# [To do]
Could you return each line of the material that has "typedef" in it?

# [Dataset extract]

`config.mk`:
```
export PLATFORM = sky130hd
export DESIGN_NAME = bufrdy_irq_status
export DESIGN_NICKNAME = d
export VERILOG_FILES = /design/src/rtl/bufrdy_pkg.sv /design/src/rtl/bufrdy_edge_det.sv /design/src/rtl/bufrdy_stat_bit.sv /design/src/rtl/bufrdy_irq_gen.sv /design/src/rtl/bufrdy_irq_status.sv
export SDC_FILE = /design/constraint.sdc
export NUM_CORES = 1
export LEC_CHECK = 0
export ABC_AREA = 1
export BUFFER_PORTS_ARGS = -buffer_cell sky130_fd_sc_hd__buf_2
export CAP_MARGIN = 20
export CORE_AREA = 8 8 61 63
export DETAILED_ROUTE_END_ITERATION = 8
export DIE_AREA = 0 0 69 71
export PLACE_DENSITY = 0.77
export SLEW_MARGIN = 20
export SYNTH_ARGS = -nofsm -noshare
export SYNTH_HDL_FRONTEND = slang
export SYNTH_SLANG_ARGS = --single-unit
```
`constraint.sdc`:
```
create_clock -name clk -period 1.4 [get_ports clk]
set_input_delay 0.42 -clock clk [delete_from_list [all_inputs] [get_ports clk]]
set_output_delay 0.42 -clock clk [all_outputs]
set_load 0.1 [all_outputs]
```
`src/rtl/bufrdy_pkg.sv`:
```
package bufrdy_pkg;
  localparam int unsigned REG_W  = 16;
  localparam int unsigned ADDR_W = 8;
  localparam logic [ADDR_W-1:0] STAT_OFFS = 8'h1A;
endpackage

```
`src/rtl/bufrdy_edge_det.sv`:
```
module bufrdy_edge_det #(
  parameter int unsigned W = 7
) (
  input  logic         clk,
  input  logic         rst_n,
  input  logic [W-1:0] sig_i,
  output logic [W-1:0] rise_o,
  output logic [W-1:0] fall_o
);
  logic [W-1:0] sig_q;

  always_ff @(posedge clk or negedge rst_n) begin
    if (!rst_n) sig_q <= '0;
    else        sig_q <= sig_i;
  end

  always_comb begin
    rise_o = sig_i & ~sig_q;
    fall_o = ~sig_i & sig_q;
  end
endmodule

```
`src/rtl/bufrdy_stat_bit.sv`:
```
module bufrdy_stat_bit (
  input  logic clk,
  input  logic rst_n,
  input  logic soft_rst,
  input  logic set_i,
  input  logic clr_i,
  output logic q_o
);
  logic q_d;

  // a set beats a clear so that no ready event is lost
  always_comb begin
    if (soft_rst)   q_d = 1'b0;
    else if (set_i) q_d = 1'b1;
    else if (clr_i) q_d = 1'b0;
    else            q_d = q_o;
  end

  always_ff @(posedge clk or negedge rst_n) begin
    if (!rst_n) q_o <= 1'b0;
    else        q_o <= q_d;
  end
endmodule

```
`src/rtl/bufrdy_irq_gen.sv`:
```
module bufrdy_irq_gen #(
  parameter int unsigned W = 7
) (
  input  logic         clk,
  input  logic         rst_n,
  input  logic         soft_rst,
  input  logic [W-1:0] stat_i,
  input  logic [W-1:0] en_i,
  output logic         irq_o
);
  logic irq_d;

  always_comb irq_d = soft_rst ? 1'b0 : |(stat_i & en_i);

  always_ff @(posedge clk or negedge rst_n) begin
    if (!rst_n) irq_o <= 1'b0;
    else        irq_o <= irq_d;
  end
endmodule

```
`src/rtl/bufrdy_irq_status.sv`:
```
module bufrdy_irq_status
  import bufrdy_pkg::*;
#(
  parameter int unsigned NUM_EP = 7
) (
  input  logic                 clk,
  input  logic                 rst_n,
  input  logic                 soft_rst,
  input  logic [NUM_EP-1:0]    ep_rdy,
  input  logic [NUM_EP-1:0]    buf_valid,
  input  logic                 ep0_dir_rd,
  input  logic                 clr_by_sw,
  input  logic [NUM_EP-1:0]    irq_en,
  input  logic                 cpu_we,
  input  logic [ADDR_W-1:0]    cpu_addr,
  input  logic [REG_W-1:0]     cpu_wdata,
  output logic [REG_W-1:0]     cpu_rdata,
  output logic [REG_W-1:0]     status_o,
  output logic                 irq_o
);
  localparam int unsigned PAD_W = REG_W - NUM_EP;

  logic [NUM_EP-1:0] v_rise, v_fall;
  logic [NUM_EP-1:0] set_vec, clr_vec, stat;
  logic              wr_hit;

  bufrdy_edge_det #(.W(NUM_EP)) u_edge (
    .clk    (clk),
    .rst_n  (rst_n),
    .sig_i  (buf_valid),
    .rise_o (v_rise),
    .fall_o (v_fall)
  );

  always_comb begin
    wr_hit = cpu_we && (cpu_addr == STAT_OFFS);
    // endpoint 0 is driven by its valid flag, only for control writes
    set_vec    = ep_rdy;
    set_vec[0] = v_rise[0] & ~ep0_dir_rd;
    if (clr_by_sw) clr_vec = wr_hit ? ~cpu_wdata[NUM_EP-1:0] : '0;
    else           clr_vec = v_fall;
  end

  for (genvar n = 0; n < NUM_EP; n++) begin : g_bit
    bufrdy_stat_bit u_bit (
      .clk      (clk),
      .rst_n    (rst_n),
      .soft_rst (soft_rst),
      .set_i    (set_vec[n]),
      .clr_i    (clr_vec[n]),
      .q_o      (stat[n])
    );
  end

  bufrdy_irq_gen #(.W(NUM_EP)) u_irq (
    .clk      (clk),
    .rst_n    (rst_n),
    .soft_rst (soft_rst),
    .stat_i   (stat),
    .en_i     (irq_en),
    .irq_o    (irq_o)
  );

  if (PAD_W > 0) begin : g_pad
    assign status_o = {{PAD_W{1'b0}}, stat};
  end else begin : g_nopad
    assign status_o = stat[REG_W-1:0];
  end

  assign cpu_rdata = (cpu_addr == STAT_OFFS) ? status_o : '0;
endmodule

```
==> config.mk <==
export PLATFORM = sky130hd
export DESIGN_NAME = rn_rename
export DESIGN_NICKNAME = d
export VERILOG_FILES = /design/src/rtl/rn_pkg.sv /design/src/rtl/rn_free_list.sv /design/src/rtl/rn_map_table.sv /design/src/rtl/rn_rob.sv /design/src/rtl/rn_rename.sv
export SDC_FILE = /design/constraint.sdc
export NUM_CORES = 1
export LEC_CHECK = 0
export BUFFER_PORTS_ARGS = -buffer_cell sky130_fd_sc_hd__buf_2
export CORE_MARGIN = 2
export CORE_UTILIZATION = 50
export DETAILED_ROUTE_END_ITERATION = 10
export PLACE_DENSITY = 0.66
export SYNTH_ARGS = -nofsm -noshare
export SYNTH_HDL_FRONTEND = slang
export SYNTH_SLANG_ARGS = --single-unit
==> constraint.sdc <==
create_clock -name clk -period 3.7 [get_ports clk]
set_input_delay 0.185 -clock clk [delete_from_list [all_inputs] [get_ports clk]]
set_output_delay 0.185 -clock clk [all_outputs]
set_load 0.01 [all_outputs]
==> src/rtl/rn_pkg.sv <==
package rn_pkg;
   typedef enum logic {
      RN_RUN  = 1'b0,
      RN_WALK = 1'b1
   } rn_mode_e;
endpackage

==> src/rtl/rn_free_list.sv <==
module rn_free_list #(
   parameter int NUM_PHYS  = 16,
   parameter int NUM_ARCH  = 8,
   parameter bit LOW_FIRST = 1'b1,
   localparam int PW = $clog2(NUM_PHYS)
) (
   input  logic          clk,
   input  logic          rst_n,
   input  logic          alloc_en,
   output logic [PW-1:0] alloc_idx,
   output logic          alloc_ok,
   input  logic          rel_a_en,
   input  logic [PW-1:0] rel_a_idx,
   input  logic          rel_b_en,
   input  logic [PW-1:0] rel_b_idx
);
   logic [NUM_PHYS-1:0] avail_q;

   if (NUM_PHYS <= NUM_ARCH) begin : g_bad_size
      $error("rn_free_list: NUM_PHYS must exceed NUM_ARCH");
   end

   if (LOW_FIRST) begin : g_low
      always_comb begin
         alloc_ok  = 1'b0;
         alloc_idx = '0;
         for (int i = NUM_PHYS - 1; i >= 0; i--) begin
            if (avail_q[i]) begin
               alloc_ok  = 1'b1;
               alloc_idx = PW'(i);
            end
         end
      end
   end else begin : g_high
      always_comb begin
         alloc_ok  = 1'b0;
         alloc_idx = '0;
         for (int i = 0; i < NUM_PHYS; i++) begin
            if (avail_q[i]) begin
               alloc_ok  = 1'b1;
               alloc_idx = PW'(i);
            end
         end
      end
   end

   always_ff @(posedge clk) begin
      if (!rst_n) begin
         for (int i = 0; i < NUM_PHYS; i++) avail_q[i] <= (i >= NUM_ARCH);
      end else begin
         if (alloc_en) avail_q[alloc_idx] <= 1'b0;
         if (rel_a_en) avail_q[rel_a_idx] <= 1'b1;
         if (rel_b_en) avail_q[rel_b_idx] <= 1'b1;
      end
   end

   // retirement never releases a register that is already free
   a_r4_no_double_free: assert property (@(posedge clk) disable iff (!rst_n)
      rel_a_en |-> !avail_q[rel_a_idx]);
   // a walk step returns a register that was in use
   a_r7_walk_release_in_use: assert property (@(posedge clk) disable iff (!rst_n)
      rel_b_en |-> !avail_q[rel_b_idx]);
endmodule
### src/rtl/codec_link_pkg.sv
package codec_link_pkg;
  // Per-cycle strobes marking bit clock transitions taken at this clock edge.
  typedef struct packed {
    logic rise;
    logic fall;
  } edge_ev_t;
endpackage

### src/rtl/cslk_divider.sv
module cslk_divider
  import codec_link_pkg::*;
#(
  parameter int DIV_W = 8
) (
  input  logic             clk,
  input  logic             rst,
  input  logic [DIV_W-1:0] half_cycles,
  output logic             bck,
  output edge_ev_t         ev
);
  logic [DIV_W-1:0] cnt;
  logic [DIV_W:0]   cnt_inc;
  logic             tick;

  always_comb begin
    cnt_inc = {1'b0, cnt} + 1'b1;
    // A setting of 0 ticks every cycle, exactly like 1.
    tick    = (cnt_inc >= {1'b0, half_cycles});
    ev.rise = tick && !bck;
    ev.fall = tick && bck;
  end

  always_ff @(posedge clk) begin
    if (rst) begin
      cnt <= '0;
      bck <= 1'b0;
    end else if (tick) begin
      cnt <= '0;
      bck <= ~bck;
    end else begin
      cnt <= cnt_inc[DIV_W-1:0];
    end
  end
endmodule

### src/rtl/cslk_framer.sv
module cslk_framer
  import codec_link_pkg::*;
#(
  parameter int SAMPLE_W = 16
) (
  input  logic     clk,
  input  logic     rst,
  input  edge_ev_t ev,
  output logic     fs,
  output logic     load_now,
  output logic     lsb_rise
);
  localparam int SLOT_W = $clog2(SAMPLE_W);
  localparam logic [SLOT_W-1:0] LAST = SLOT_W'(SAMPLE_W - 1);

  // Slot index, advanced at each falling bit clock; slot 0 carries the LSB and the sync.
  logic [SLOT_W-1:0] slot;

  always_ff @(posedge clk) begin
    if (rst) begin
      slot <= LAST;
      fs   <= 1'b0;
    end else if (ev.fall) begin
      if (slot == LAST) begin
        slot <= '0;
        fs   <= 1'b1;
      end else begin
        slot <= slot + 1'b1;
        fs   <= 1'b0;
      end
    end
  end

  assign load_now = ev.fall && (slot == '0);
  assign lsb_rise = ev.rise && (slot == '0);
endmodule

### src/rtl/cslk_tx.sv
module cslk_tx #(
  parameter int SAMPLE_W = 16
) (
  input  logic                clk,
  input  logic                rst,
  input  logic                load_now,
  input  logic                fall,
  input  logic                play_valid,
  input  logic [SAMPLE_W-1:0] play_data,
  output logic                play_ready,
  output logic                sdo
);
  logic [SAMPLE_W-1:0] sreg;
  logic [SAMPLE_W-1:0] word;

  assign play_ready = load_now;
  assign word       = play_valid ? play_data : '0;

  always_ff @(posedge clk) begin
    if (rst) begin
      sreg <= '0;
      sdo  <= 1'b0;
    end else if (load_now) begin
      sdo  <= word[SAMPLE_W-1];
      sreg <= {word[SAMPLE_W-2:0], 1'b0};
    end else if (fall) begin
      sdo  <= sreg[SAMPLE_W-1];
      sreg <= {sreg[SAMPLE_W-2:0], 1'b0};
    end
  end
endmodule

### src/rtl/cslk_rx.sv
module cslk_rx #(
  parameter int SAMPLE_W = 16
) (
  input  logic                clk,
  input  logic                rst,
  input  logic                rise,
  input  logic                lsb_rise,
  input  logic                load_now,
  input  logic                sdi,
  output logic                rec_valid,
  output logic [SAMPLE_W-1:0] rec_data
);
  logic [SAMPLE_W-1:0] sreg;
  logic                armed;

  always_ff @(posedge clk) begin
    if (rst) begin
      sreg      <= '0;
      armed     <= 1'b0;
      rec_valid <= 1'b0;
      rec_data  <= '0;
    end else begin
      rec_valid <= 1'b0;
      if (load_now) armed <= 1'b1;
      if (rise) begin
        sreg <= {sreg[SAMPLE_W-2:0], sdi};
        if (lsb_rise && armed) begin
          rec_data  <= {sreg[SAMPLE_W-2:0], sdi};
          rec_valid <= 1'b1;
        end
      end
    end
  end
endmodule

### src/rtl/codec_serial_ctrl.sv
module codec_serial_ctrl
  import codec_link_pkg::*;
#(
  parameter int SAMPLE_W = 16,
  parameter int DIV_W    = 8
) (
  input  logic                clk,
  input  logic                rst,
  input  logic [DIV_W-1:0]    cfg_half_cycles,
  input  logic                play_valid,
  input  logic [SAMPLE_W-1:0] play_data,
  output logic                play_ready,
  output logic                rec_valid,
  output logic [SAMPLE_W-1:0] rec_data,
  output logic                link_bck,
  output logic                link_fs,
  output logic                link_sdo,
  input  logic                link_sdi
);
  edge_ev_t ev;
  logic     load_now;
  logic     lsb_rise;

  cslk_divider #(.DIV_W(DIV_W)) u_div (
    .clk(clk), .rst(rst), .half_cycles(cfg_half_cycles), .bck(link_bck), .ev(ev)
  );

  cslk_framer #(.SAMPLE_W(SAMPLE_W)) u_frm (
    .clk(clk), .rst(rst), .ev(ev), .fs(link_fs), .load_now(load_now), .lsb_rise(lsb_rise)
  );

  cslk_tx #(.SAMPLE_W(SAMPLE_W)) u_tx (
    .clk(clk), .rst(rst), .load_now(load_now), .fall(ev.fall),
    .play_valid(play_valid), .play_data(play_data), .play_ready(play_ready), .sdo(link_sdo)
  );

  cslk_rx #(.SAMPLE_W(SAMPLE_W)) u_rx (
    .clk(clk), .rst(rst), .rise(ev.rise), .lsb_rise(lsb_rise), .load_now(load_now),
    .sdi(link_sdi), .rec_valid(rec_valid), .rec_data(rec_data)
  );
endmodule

# [Response to the task]
   typedef enum logic {
  typedef struct packed {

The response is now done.